Why the Shi Lang (Varyag) will never see action



Chinese media is alight with the coming unveiling of China’s first aircraft carrier, Shi Lang (Varyag) and although it may send shivers of discontent through its regional adversaries one has to state, there’s no reason why China shouldn’t have a carrier.


After all, the US, UK, France, Russia, Japan, India, Brazil, Argentina, Canada, Italy, Spain, Australia, Netherlands and Thailand all have had one or more at sometime in history, so why not China now? The simple answer is that there’s no reason why China shouldn’t have one, it has maritime interests and is a burgeoning power and deserves to have an offshore navy.


However, like most things in the Chinese military these days it is set to burst onto the scene with enormous fanfare and hyperbole which unfortunately places it in the realms of ‘unreality’ before it even starts. It is a mistake by the CCP leadership to place the nation’s hopes on a converted, old, Soviet, rust-bucket. However this mistake is already in full swing, with Xinhua describing the ship as embodying “70 years of Chinese hopes".

The ship will be under incredible pressure to speed through the learning curve on how to run a modern day carrier. Add on to this the expectations of 1.2billion people and it is enough to sink any ship. I can’t begin to imagine the pressure the captain and his pilots will be under and that’s just in peacetime.

So, if war should break out, what might we expect from the Shi Lang (Varyag)?

Unfortunately in the annals of maritime history, fate is rarely kind to new-pretenders and their capital ships. One only needs to look at the fates of the Bismark, hunted down and destroyed by the nimbler, more experienced Royal Navy. Or the Yamato class super battleships, picked off by the US airforce, to grasp that capital ships often serve as good target practices and nothing else.


In reality though, I think the Shi Lang’s fate maybe far less heroic and share a fate similar to Veinticinco de Mayo.

For those of you who don’t know, the Veinticinco de Mayo was the Argentinean aircraft carrier that played no role in the Falklands War in 1982. After hearing that the British Task Force was sailing, the De Mayo was put to sea to intercept, but bad weather prevented any attack and it returned to port. Once in port it never left again for the duration of the war.

Why did it stay in port?

Because it knew for sure that it would be sunk by British subs. The British had thrown a 200mile exclusion zone around the Falkland Islands and another Argentinean capital ship, the General Belgrano had been sunk steaming away from the islands, killing 1,500 sailors and sending a clear message to the De Mayo that as soon as it entered deep water it would be hit. British subs had express orders to sink the De Mayo on sight, regardless of its destination.

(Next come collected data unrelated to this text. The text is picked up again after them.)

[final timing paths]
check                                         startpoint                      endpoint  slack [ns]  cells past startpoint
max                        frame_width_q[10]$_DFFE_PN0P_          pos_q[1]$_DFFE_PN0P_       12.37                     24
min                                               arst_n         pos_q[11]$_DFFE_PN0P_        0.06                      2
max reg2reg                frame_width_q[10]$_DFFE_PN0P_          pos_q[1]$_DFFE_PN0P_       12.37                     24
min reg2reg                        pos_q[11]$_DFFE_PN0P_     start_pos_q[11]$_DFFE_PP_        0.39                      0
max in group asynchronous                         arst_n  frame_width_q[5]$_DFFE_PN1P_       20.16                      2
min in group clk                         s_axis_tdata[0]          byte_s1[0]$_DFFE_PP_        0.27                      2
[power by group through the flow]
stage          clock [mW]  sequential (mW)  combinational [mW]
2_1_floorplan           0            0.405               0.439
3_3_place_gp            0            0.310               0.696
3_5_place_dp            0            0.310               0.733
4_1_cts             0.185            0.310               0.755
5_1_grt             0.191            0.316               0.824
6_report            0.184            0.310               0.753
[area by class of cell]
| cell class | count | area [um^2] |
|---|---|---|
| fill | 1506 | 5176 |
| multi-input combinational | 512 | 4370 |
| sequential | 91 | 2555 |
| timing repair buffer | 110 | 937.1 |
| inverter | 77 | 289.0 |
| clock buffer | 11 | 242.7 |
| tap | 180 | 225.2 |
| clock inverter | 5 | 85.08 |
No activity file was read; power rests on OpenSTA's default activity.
`src/rtl/core/text_console_glyph_renderer_unit_macros.svh`:
```
// assertion macros used by the glyph renderer sequencer
`ifndef TEXT_CONSOLE_GLYPH_RENDERER_UNIT_MACROS_SVH
`define TEXT_CONSOLE_GLYPH_RENDERER_UNIT_MACROS_SVH

// condition holds at every edge out of reset
`define TCGR_ASSERT_ALWAYS(lbl, cond) \
  lbl: assert property (@(posedge clk) disable iff (!rst_n) (cond)) \
    else $error("tcgr check failed");

// consequent holds in the same cycle as the antecedent
`define TCGR_ASSERT_IMPLY(lbl, ante, cons) \
  lbl: assert property (@(posedge clk) disable iff (!rst_n) (ante) |-> (cons)) \
    else $error("tcgr check failed");

// consequent holds in the cycle after the antecedent
`define TCGR_ASSERT_NEXT(lbl, ante, cons) \
  lbl: assert property (@(posedge clk) disable iff (!rst_n) (ante) |=> (cons)) \
    else $error("tcgr check failed");

`endif

```
`src/rtl/core/tcgr_pkg.sv`:
```
// shared types and constants of the glyph renderer
package tcgr_pkg;

  localparam int IN_TDATA_W  = 24;
  localparam int OUT_TDATA_W = 288;
  localparam int CFG_IDX_W   = 3;
  localparam int CFG_DATA_W  = 24;

  localparam logic [7:0]  NEWLINE_CODE = 8'd10;
  localparam logic [12:0] GLYPH_WIDTH  = 13'd8;

  localparam logic [23:0] FG_RESET     = 24'h808080;
  localparam logic [23:0] BG_RESET     = 24'h000000;
  localparam logic [12:0] WIDTH_RESET  = 13'd640;
  localparam logic [12:0] HEIGHT_RESET = 13'd480;
  localparam logic [13:0] PITCH_RESET  = 14'd640;

  typedef enum logic [1:0] {
    ST_IDLE,
    ST_READ,
    ST_ROW,
    ST_CLEAR
  } st_t;

  typedef enum logic [CFG_IDX_W-1:0] {
    REG_ENABLE    = 3'd0,
    REG_FG_COLOR  = 3'd1,
    REG_BG_COLOR  = 3'd2,
    REG_WIDTH     = 3'd3,
    REG_HEIGHT    = 3'd4,
    REG_ROW_PITCH = 3'd5
  } cfg_reg_t;

  typedef struct packed {
    logic        enable;
    logic [23:0] fg_color;
    logic [23:0] bg_color;
    logic [12:0] screen_width;
    logic [12:0] screen_height;
    logic [13:0] row_pitch_words;
  } cfg_t;

endpackage

```
`src/rtl/core/tcgr_idx_unit.sv`:
```
// shared multiply-add unit for the framebuffer word index of one glyph row
module tcgr_idx_unit #(
  parameter int ROW_W = 4
) (
  input  logic [12:0]      cursor_x,
  input  logic [12:0]      cursor_y,
  input  logic [ROW_W-1:0] row,
  input  logic [13:0]      pitch,
  output logic [24:0]      pixel_index
);

  logic [13:0] y_sum;
  logic [27:0] prod;

  assign y_sum       = {1'b0, cursor_y} + 14'(row);
  assign prod        = 28'(y_sum) * 28'(pitch);
  assign pixel_index = prod[24:0] + 25'(cursor_x);

endmodule

```
`src/rtl/core/tcgr_seq.sv`:
```
// sequencer: cursor state, font store access and output word register
module tcgr_seq
  import tcgr_pkg::*;
#(
  parameter int GLYPH_HEIGHT = 16,
  parameter int GLYPH_COUNT  = 256,
  localparam int ADDR_W      = $clog2(GLYPH_COUNT * GLYPH_HEIGHT)
) (
  input  logic                   clk,
  input  logic                   rst_n,
  input  cfg_t                   cfg,
  input  logic                   in_tvalid,
  output logic                   in_tready,
  input  logic [IN_TDATA_W-1:0]  in_tdata,
  input  logic                   in_tuser,
  output logic                   out_tvalid,
  input  logic                   out_tready,
  output logic [OUT_TDATA_W-1:0] out_tdata,
  output logic                   out_tuser,
  output logic                   out_tlast,
  output logic                   ram_wr_en,
  output logic [ADDR_W-1:0]      ram_wr_addr,
  output logic [7:0]             ram_wr_data,
  output logic [ADDR_W-1:0]      ram_rd_addr,
  input  logic [7:0]             ram_rd_data
);

  `include "text_console_glyph_renderer_unit_macros.svh"

  localparam int ROW_W = $clog2(GLYPH_HEIGHT);
  localparam logic [ROW_W-1:0] ROW_LAST = ROW_W'(GLYPH_HEIGHT - 1);
  localparam logic [12:0] GH13 = 13'(GLYPH_HEIGHT);

  st_t               state_r, state_nxt;
  logic [ROW_W-1:0]  row_r, row_nxt;
  logic [ADDR_W-1:0] base_r, base_nxt;
  logic [12:0]       cursor_x_r, cursor_x_nxt;
  logic [12:0]       cursor_y_r, cursor_y_nxt;
  logic              out_valid_r, out_valid_nxt;
  logic              out_kind_r, out_kind_nxt;
  logic              out_last_r, out_last_nxt;
  logic [24:0]       out_idx_r, out_idx_nxt;
  logic [31:0]       out_px_r [8];
  logic [31:0]       out_px_nxt [8];

  logic        accept, is_load, is_put, is_newline, load_ok;
  logic [7:0]  code, font_bits, glyph_sel;
  logic [3:0]  glyph_row;
  logic        out_free, row_done, wrap_x, clear_y, load_row, load_clr;
  logic [12:0] cx_plus, cy_plus, sw_lim, sh_lim;
  logic [24:0] unit_idx;
  logic [ROW_W-1:0] rd_row;
  logic [31:0] fill_word;

  assign code      = in_tdata[7:0];
  assign glyph_row = in_tdata[11:8];
  assign font_bits = in_tdata[19:12];

  assign accept     = in_tvalid && in_tready;
  assign is_load    = accept && in_tuser;
  assign is_put     = accept && !in_tuser && cfg.enable;
  assign is_newline = code == NEWLINE_CODE;
  assign load_ok    = (32'(code) < GLYPH_COUNT) && (32'(glyph_row) < GLYPH_HEIGHT);
  assign glyph_sel  = (32'(code) >= GLYPH_COUNT) ? code - 8'(GLYPH_COUNT) : code;

  assign out_free = !out_valid_r || out_tready;
  assign row_done = row_r == ROW_LAST;
  assign cx_plus  = cursor_x_r + GLYPH_WIDTH;
  assign cy_plus  = cursor_y_r + GH13;
  assign sw_lim   = (cfg.screen_width >= GLYPH_WIDTH) ? cfg.screen_width - GLYPH_WIDTH : 13'd0;
  assign sh_lim   = (cfg.screen_height >= GH13) ? cfg.screen_height - GH13 : 13'd0;
  assign wrap_x   = cx_plus >= sw_lim;
  assign clear_y  = cy_plus >= sh_lim;
  assign fill_word = {4{cfg.bg_color[7:0]}};

  tcgr_idx_unit #(
    .ROW_W(ROW_W)
  ) u_idx (
    .cursor_x   (cursor_x_r),
    .cursor_y   (cursor_y_r),
    .row        (row_r),
    .pitch      (cfg.row_pitch_words),
    .pixel_index(unit_idx)
  );

  // next state
  always_comb begin
    state_nxt = state_r;
    case (state_r)
      ST_IDLE: begin
        if (is_put) begin
          if (is_newline) begin
            state_nxt = clear_y ? ST_CLEAR : ST_IDLE;
          end else begin
            state_nxt = ST_READ;
          end
        end
      end
      ST_READ: begin
        state_nxt = ST_ROW;
      end
      ST_ROW: begin
        if (out_free && row_done) begin
          state_nxt = (wrap_x && clear_y) ? ST_CLEAR : ST_IDLE;
        end
      end
      ST_CLEAR: begin
        if (out_free) begin
          state_nxt = ST_IDLE;
        end
      end
      default: state_nxt = ST_IDLE;
    endcase
  end

  // control outputs
  always_comb begin
    in_tready   = state_r == ST_IDLE;
    load_row    = (state_r == ST_ROW) && out_free;
    load_clr    = (state_r == ST_CLEAR) && out_free;
    rd_row      = (load_row && !row_done) ? row_r + 1'b1 : row_r;
    ram_wr_en   = is_load && load_ok;
    ram_wr_addr = ADDR_W'(32'(code) * GLYPH_HEIGHT + 32'(glyph_row));
    ram_wr_data = font_bits;
    ram_rd_addr = base_r + ADDR_W'(rd_row);
  end

  // datapath
  always_comb begin
    row_nxt       = row_r;
    base_nxt      = base_r;
    cursor_x_nxt  = cursor_x_r;
    cursor_y_nxt  = cursor_y_r;
    out_valid_nxt = out_valid_r && !out_tready;
    out_kind_nxt  = out_kind_r;
    out_last_nxt  = out_last_r;
    out_idx_nxt   = out_idx_r;
    for (int j = 0; j < 8; j++) begin
      out_px_nxt[j] = out_px_r[j];
    end
    if (is_put) begin
      row_nxt  = '0;
      base_nxt = ADDR_W'(32'(glyph_sel) * GLYPH_HEIGHT);
      if (is_newline) begin
        cursor_x_nxt = '0;
        cursor_y_nxt = clear_y ? 13'd0 : cy_plus;
      end
    end
    if (load_row) begin
      out_valid_nxt = 1'b1;
      out_kind_nxt  = 1'b0;
      out_last_nxt  = row_done && !(wrap_x && clear_y);
      out_idx_nxt   = unit_idx;
      for (int j = 0; j < 8; j++) begin
        out_px_nxt[j] = ram_rd_data[7-j] ? {8'h00, cfg.fg_color} : {8'h00, cfg.bg_color};
      end
      if (row_done) begin
        if (wrap_x) begin
          cursor_x_nxt = '0;
          cursor_y_nxt = clear_y ? 13'd0 : cy_plus;
        end else begin
          cursor_x_nxt = cx_plus;
        end
      end else begin
        row_nxt = row_r + 1'b1;
      end
    end
    if (load_clr) begin
      out_valid_nxt = 1'b1;
      out_kind_nxt  = 1'b1;
      out_last_nxt  = 1'b1;
      out_idx_nxt   = '0;
      for (int j = 0; j < 8; j++) begin
        out_px_nxt[j] = fill_word;
      end
    end
  end

  always_ff @(posedge clk) begin
    if (!rst_n) begin
      state_r     <= ST_IDLE;
      cursor_x_r  <= '0;
      cursor_y_r  <= '0;
      out_valid_r <= 1'b0;
    end else begin
      state_r     <= state_nxt;
      cursor_x_r  <= cursor_x_nxt;
      cursor_y_r  <= cursor_y_nxt;
      out_valid_r <= out_valid_nxt;
    end
  end

  always_ff @(posedge clk) begin
    row_r      <= row_nxt;
    base_r     <= base_nxt;
    out_kind_r <= out_kind_nxt;
    out_last_r <= out_last_nxt;
    out_idx_r  <= out_idx_nxt;
    for (int j = 0; j < 8; j++) begin
      out_px_r[j] <= out_px_nxt[j];
    end
  end

  assign out_tvalid = out_valid_r;
  assign out_tuser  = out_kind_r;
  assign out_tlast  = out_last_r;
  assign out_tdata  = {7'b0, out_px_r[7], out_px_r[6], out_px_r[5], out_px_r[4],
                       out_px_r[3], out_px_r[2], out_px_r[1], out_px_r[0], out_idx_r};

  `TCGR_ASSERT_ALWAYS(a_cursor_x_aligned, cursor_x_r[2:0] == 3'd0)
  `TCGR_ASSERT_IMPLY(a_clear_home, state_r == ST_CLEAR, cursor_x_r == 13'd0 && cursor_y_r == 13'd0)
  `TCGR_ASSERT_NEXT(a_row_end_last, state_r == ST_ROW && state_nxt == ST_IDLE,
                    out_valid_r && out_last_r && !out_kind_r)
  `TCGR_ASSERT_NEXT(a_clear_word, state_r == ST_CLEAR && state_nxt == ST_IDLE,
                    out_valid_r && out_last_r && out_kind_r)

endmodule

```
<file path="src/rtl/mde_pkg.sv">
// ----------------------------------------------------------------------------
// mde_pkg
// Types, opcode and funct codes, and control encodings for the MIPS32
// decode/execute unit.
// ----------------------------------------------------------------------------
`default_nettype none

package mde_pkg;

  typedef struct packed {
    logic [31:0] instr_word;
    logic [31:0] pc;
    logic [31:0] rs_value;
    logic [31:0] rt_value;
    logic [31:0] rd_old_value;
  } mde_in_t;

  typedef struct packed {
    logic [31:0] exec_value;
    logic [4:0]  dest_reg;
    logic        reg_write;
    logic        mem_read;
    logic        mem_write;
    logic        branch_taken;
    logic [31:0] next_pc;
    logic        illegal_op;
  } mde_out_t;

  // Primary opcodes
  localparam logic [5:0] OP_SPECIAL = 6'h00;
  localparam logic [5:0] OP_REGIMM  = 6'h01;
  localparam logic [5:0] OP_J       = 6'h02;
  localparam logic [5:0] OP_JAL     = 6'h03;
  localparam logic [5:0] OP_BEQ     = 6'h04;
  localparam logic [5:0] OP_BNE     = 6'h05;
  localparam logic [5:0] OP_BLEZ    = 6'h06;
  localparam logic [5:0] OP_BGTZ    = 6'h07;
  localparam logic [5:0] OP_ADDI    = 6'h08;
  localparam logic [5:0] OP_ADDIU   = 6'h09;
  localparam logic [5:0] OP_SLTI    = 6'h0A;
  localparam logic [5:0] OP_SLTIU   = 6'h0B;
  localparam logic [5:0] OP_ANDI    = 6'h0C;
  localparam logic [5:0] OP_ORI     = 6'h0D;
  localparam logic [5:0] OP_XORI    = 6'h0E;
  localparam logic [5:0] OP_LW      = 6'h23;
  localparam logic [5:0] OP_SW      = 6'h2B;

  // SPECIAL funct codes
  localparam logic [5:0] FN_SLL  = 6'h00;
  localparam logic [5:0] FN_SRL  = 6'h02;
  localparam logic [5:0] FN_JR   = 6'h08;
  localparam logic [5:0] FN_MOVZ = 6'h0A;
  localparam logic [5:0] FN_MOVN = 6'h0B;
  localparam logic [5:0] FN_ADDU = 6'h21;
  localparam logic [5:0] FN_SUB  = 6'h22;
  localparam logic [5:0] FN_SUBU = 6'h23;
  localparam logic [5:0] FN_AND  = 6'h24;
  localparam logic [5:0] FN_OR   = 6'h25;
  localparam logic [5:0] FN_XOR  = 6'h26;
  localparam logic [5:0] FN_NOR  = 6'h27;
  localparam logic [5:0] FN_SLT  = 6'h2A;
  localparam logic [5:0] FN_SLTU = 6'h2B;

  // REGIMM rt code
  localparam logic [4:0] RT_BLTZ = 5'h00;

  localparam logic [4:0] REG_RA = 5'd31;

  typedef enum logic [3:0] {
    ALU_NONE,
    ALU_ADD,
    ALU_SUB,
    ALU_AND,
    ALU_OR,
    ALU_XOR,
    ALU_NOR,
    ALU_SLL,
    ALU_SRL,
    ALU_SLT,
    ALU_SLTU,
    ALU_MOVZ,
    ALU_MOVN,
    ALU_LINK
  } alu_op_t;

  typedef enum logic [1:0] {
    OPB_RT,
    OPB_SEXT,
    OPB_ZEXT
  } opb_sel_t;

  typedef enum logic [1:0] {
    DEST_NONE,
    DEST_RD,
    DEST_RT,
    DEST_RA
  } dest_sel_t;

  typedef enum logic [2:0] {
    BR_NONE,
    BR_EQ,
    BR_NE,
    BR_LEZ,
    BR_LTZ,
    BR_GTZ,
    BR_JUMP,
    BR_REG
  } br_kind_t;

  typedef struct packed {
    alu_op_t   alu_op;
    opb_sel_t  opb_sel;
    dest_sel_t dest_sel;
    br_kind_t  br_kind;
    logic      reg_write;
    logic      mem_read;
    logic      mem_write;
    logic      illegal;
  } mde_ctrl_t;

endpackage

`default_nettype wire

</file>
<file path="src/rtl/mips_decode_execute_unit.sv">
// ----------------------------------------------------------------------------
// mips_decode_execute_unit
// MIPS32 integer decode/execute: ALU, destination, memory flags, branch
// decision and next PC for one instruction word per cycle.
//
//   channel | signals                       | word
//   --------+-------------------------------+-----------
//   in      | in_valid, in_ready, in_data   | mde_in_t
//   out     | out_valid, out_ready, out_data| mde_out_t
//
// One word per cycle sustained while out is not stalled.
// Latency is set by the input register and the result register around the
// decode/execute logic.
// Reset clears both valid bits; payload registers are not reset.
// A stall on out holds the result; in keeps accepting while the input
// register can drain into the result register.
// ----------------------------------------------------------------------------
`default_nettype none

module mips_decode_execute_unit (
  input  wire logic              clk,
  input  wire logic              rst,
  input  wire logic              in_valid,
  output logic                   in_ready,
  input  wire mde_pkg::mde_in_t  in_data,
  output logic                   out_valid,
  input  wire logic              out_ready,
  output mde_pkg::mde_out_t      out_data
);
  import mde_pkg::*;

  logic      stage_valid;
  mde_in_t   stage_data;
  mde_ctrl_t ctrl;
  mde_out_t  result;
  logic      out_free;

  assign out_free = !out_valid || out_ready;
  assign in_ready = !stage_valid || out_free;

  mde_decode u_decode (
    .instr_word (stage_data.instr_word),
    .ctrl       (ctrl)
  );

  mde_execute u_execute (
    .in_word (stage_data),
    .ctrl    (ctrl),
    .result  (result)
  );

  always_ff @(posedge clk) begin
    if (rst) begin
      stage_valid <= 1'b0;
      out_valid   <= 1'b0;
    end else begin
      if (in_ready) begin
        stage_valid <= in_valid;
      end
      if (out_free) begin
        out_valid <= stage_valid;
      end
    end
  end

  always_ff @(posedge clk) begin
    if (in_valid && in_ready) begin
      stage_data <= in_data;
    end
    if (stage_valid && out_free) begin
      out_data <= result;
    end
  end

endmodule

`default_nettype wire

</file>
<file path="src/rtl/mde_decode.sv">
// ----------------------------------------------------------------------------
// mde_decode
// Turn an instruction word into the control bundle for the execute logic.
// ----------------------------------------------------------------------------
`default_nettype none

module mde_decode (
  input  wire logic [31:0]       instr_word,
  output mde_pkg::mde_ctrl_t     ctrl
);
  import mde_pkg::*;

  logic [5:0] op;
  logic [5:0] fn;
  logic [4:0] rt;

  assign op = instr_word[31:26];
  assign fn = instr_word[5:0];
  assign rt = instr_word[20:16];

  always_comb begin
    ctrl           = '0;
    ctrl.alu_op    = ALU_NONE;
    ctrl.opb_sel   = OPB_RT;
    ctrl.dest_sel  = DEST_NONE;
    ctrl.br_kind   = BR_NONE;
    case (op)
      OP_SPECIAL: begin
        ctrl.dest_sel  = DEST_RD;
        ctrl.reg_write = 1'b1;
        case (fn)
          FN_SLL:  ctrl.alu_op = ALU_SLL;
          FN_SRL:  ctrl.alu_op = ALU_SRL;
          FN_JR: begin
            ctrl.dest_sel  = DEST_NONE;
            ctrl.reg_write = 1'b0;
            ctrl.br_kind   = BR_REG;
          end
          FN_MOVZ: ctrl.alu_op = ALU_MOVZ;
          FN_MOVN: ctrl.alu_op = ALU_MOVN;
          FN_ADDU: ctrl.alu_op = ALU_ADD;
          FN_SUB, FN_SUBU: ctrl.alu_op = ALU_SUB;
          FN_AND:  ctrl.alu_op = ALU_AND;
          FN_OR:   ctrl.alu_op = ALU_OR;
          FN_XOR:  ctrl.alu_op = ALU_XOR;
          FN_NOR:  ctrl.alu_op = ALU_NOR;
          FN_SLT:  ctrl.alu_op = ALU_SLT;
          FN_SLTU: ctrl.alu_op = ALU_SLTU;
          default: begin
            ctrl.dest_sel  = DEST_NONE;
            ctrl.reg_write = 1'b0;
            ctrl.illegal   = 1'b1;
          end
        endcase
      end
      OP_J: ctrl.br_kind = BR_JUMP;
      OP_JAL: begin
        ctrl.br_kind   = BR_JUMP;
        ctrl.alu_op    = ALU_LINK;
        ctrl.dest_sel  = DEST_RA;
        ctrl.reg_write = 1'b1;
      end
      OP_REGIMM: begin
        if (rt == RT_BLTZ) begin
          ctrl.br_kind = BR_LTZ;
        end else begin
          ctrl.illegal = 1'b1;
        end
      end
      OP_BEQ:  ctrl.br_kind = BR_EQ;
      OP_BNE:  ctrl.br_kind = BR_NE;
      OP_BLEZ: ctrl.br_kind = BR_LEZ;
      OP_BGTZ: ctrl.br_kind = BR_GTZ;
      OP_ADDI, OP_ADDIU, OP_LW, OP_SW: begin
        ctrl.alu_op    = ALU_ADD;
        ctrl.opb_sel   = OPB_SEXT;
        ctrl.dest_sel  = DEST_RT;
        ctrl.reg_write = (op != OP_SW);
        ctrl.mem_read  = (op == OP_LW);
        ctrl.mem_write = (op == OP_SW);
      end
      OP_SLTI, OP_SLTIU: begin
        ctrl.alu_op    = (op == OP_SLTI) ? ALU_SLT : ALU_SLTU;
        ctrl.opb_sel   = OPB_SEXT;
        ctrl.dest_sel  = DEST_RT;
        ctrl.reg_write = 1'b1;
      end
      OP_ANDI, OP_ORI, OP_XORI: begin
        ctrl.alu_op    = (op == OP_ANDI) ? ALU_AND : ((op == OP_ORI) ? ALU_OR : ALU_XOR);
        ctrl.opb_sel   = OPB_ZEXT;
        ctrl.dest_sel  = DEST_RT;
        ctrl.reg_write = 1'b1;
      end
      default: ctrl.illegal = 1'b1;
    endcase
  end

endmodule

`default_nettype wire

</file>
<file path="src/rtl/mde_execute.sv">
// ----------------------------------------------------------------------------
// mde_execute
// ALU, destination select and branch/jump resolution for one decoded word.
// ----------------------------------------------------------------------------
`default_nettype none

module mde_execute (
  input  wire mde_pkg::mde_in_t   in_word,
  input  wire mde_pkg::mde_ctrl_t ctrl,
  output mde_pkg::mde_out_t       result
);
  import mde_pkg::*;

  logic [31:0] a;
  logic [31:0] b;
  logic [31:0] opb;
  logic [31:0] simm;
  logic [31:0] zimm;
  logic [31:0] seq_pc;
  logic [4:0]  shamt;
  logic        cond;
  logic [31:0] alu_out;
  logic [4:0]  dest;
  logic [31:0] npc;

  assign a      = in_word.rs_value;
  assign b      = in_word.rt_value;
  assign shamt  = in_word.instr_word[10:6];
  assign simm   = {{16{in_word.instr_word[15]}}, in_word.instr_word[15:0]};
  assign zimm   = {16'h0000, in_word.instr_word[15:0]};
  assign seq_pc = in_word.pc + 32'd1;

  always_comb begin
    case (ctrl.opb_sel)
      OPB_SEXT: opb = simm;
      OPB_ZEXT: opb = zimm;
      default:  opb = b;
    endcase
  end

  always_comb begin
    case (ctrl.alu_op)
      ALU_ADD:  alu_out = a + opb;
      ALU_SUB:  alu_out = a - opb;
      ALU_AND:  alu_out = a & opb;
      ALU_OR:   alu_out = a | opb;
      ALU_XOR:  alu_out = a ^ opb;
      ALU_NOR:  alu_out = ~(a | opb);
      ALU_SLL:  alu_out = b << shamt;
      ALU_SRL:  alu_out = b >> shamt;
      ALU_SLT:  alu_out = {31'd0, $signed(a) < $signed(opb)};
      ALU_SLTU: alu_out = {31'd0, a < opb};
      ALU_MOVZ: alu_out = (b == 32'd0) ? a : in_word.rd_old_value;
      ALU_MOVN: alu_out = (b != 32'd0) ? a : in_word.rd_old_value;
      ALU_LINK: alu_out = in_word.pc + 32'd2;
      default:  alu_out = '0;
    endcase
  end

  always_comb begin
    case (ctrl.dest_sel)
      DEST_RD: dest = in_word.instr_word[15:11];
      DEST_RT: dest = in_word.instr_word[20:16];
      DEST_RA: dest = REG_RA;
      default: dest = '0;
    endcase
  end

  always_comb begin
    case (ctrl.br_kind)
      BR_EQ:   cond = (a == b);
      BR_NE:   cond = (a != b);
      BR_LEZ:  cond = (a == 32'd0) || a[31];
      BR_LTZ:  cond = a[31];
      BR_GTZ:  cond = (a != 32'd0) && !a[31];
      BR_JUMP: cond = 1'b1;
      BR_REG:  cond = 1'b1;
      default: cond = 1'b0;
    endcase
  end

  always_comb begin
    npc = seq_pc;
    if (cond) begin
      case (ctrl.br_kind)
        BR_JUMP: npc = {seq_pc[31:28], 2'b00, in_word.instr_word[25:0]};
        BR_REG:  npc = a;
        default: npc = seq_pc + simm;
      endcase
    end
  end

  assign result = {alu_out, dest, ctrl.reg_write, ctrl.mem_read, ctrl.mem_write,
                   cond, npc, ctrl.illegal};

endmodule

`default_nettype wire

</file>
--- src/hdl/pse_pkg.sv ---
// ----------------------------------------------------------------------------
// pse_pkg
// Types, codes and helpers shared by the postfix stack evaluator.
// ----------------------------------------------------------------------------
`default_nettype none

package pse_pkg;

    localparam int STACK_DEPTH_DEF   = 16;
    localparam int FRACTION_BITS_DEF = 16;
    localparam int DATA_W            = 32;
    localparam int OP_W              = 3;
    localparam int COUNT_W           = 5;
    localparam int STATUS_W          = 3;

    typedef enum logic [OP_W-1:0] {
        OP_PUSH  = 3'd0,
        OP_ADD   = 3'd1,
        OP_SUB   = 3'd2,
        OP_MUL   = 3'd3,
        OP_DIV   = 3'd4,
        OP_CLEAR = 3'd5
    } op_code_t;

    typedef enum logic [STATUS_W-1:0] {
        ST_OK        = 3'd0,
        ST_UNDERFLOW = 3'd1,
        ST_FULL      = 3'd2,
        ST_DIVZERO   = 3'd3,
        ST_SATURATED = 3'd4
    } status_t;

    typedef enum logic [1:0] {
        CLS_PUSH,
        CLS_ARITH,
        CLS_CLEAR,
        CLS_IGNORE
    } token_class_t;

    typedef enum logic [1:0] {
        ALU_ADD,
        ALU_SUB,
        ALU_MUL,
        ALU_DIV
    } alu_op_t;

    typedef struct packed {
        token_class_t              cls;
        alu_op_t                   alu;
        logic signed [DATA_W-1:0]  value;
    } token_t;

    typedef enum logic [2:0] {
        BK_IDLE,
        BK_READ,
        BK_EXEC,
        BK_MUL,
        BK_DIV_CHECK,
        BK_DIV_RUN,
        BK_COMMIT
    } back_state_t;

    typedef struct packed {
        logic                      sat;
        logic signed [DATA_W-1:0]  value;
    } clamp_t;

    // Clamps a 64-bit signed value into the 32-bit word range.
    function automatic clamp_t clamp_word(input logic signed [2*DATA_W-1:0] v);
        clamp_t                r;
        logic [DATA_W:0]       upper;
        upper = v[2*DATA_W-1:DATA_W-1];
        if ((&upper) || (~|upper)) begin
            r.sat   = 1'b0;
            r.value = v[DATA_W-1:0];
        end
        else begin
            r.sat   = 1'b1;
            r.value = v[2*DATA_W-1] ? {1'b1, {(DATA_W-1){1'b0}}}
                                    : {1'b0, {(DATA_W-1){1'b1}}};
        end
        return r;
    endfunction

endpackage

`default_nettype wire

--- src/hdl/pse_channels.sv ---
// ----------------------------------------------------------------------------
// pse channels
// Valid/ready channels for tokens into the evaluator and results out of it.
// ----------------------------------------------------------------------------
`default_nettype none

interface pse_token_if;
    logic                                valid;
    logic                                ready;
    logic [pse_pkg::OP_W-1:0]            operation;
    logic signed [pse_pkg::DATA_W-1:0]   operand_value;

    modport source (output valid, output operation, output operand_value, input ready);
    modport sink   (input valid, input operation, input operand_value, output ready);
endinterface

So that was the end of the De Mayo, it sat out the war, useless, while the British brought in their two carriers Invincible and Hermes and quickly gained air superiority with their superior Sea Harrier jumpjets. 10,000miles from home, the Royal Navy was able to bring superior force to bear on the Argentineans who were just 400 miles away from the battle.

This is nothing to do with luck. It’s about experience, timing and utilization of kit, because having a carrier battle group requires a whole suite of ships to protect it. They’re not a beginners piece of kit. In a small navy, the amount of ships needed to protect a carrier puts huge pressures on the enitre navy. For the carrier to move into hostile territoy takes incredible amounts of coordination.

Unfortunately for the Shi Lang (Varyag) , it will ply its trade in seas infested with the subs of the world’s two most formidable fleets, the US and the Japanese. The Japanese navy cut its teeth on 60 years of Cold War, tracking the best of the Soviet fleet in the seas off Japan, China’s backyard, and the US navy needs no introduction. So, with just an infant anti-submarine fleet the Chinese Southern navy will be easily found wanting, leaving the Shi Lang with little protection, making it highly unlikely that it will ever be able to be brought to the fight.

One may add that the Chinese navy has the largest submarine fleet in the region, with over 60 boats. Surely these will be the counter weight to protect the Shi Lang? But this fleet too, is untested, with only a few boats being truly world class, and don’t forget, in WW2, the German Wolf-packs had more than 300 U-boats, yet they still weren’t able to win the Battle for the Atlantic.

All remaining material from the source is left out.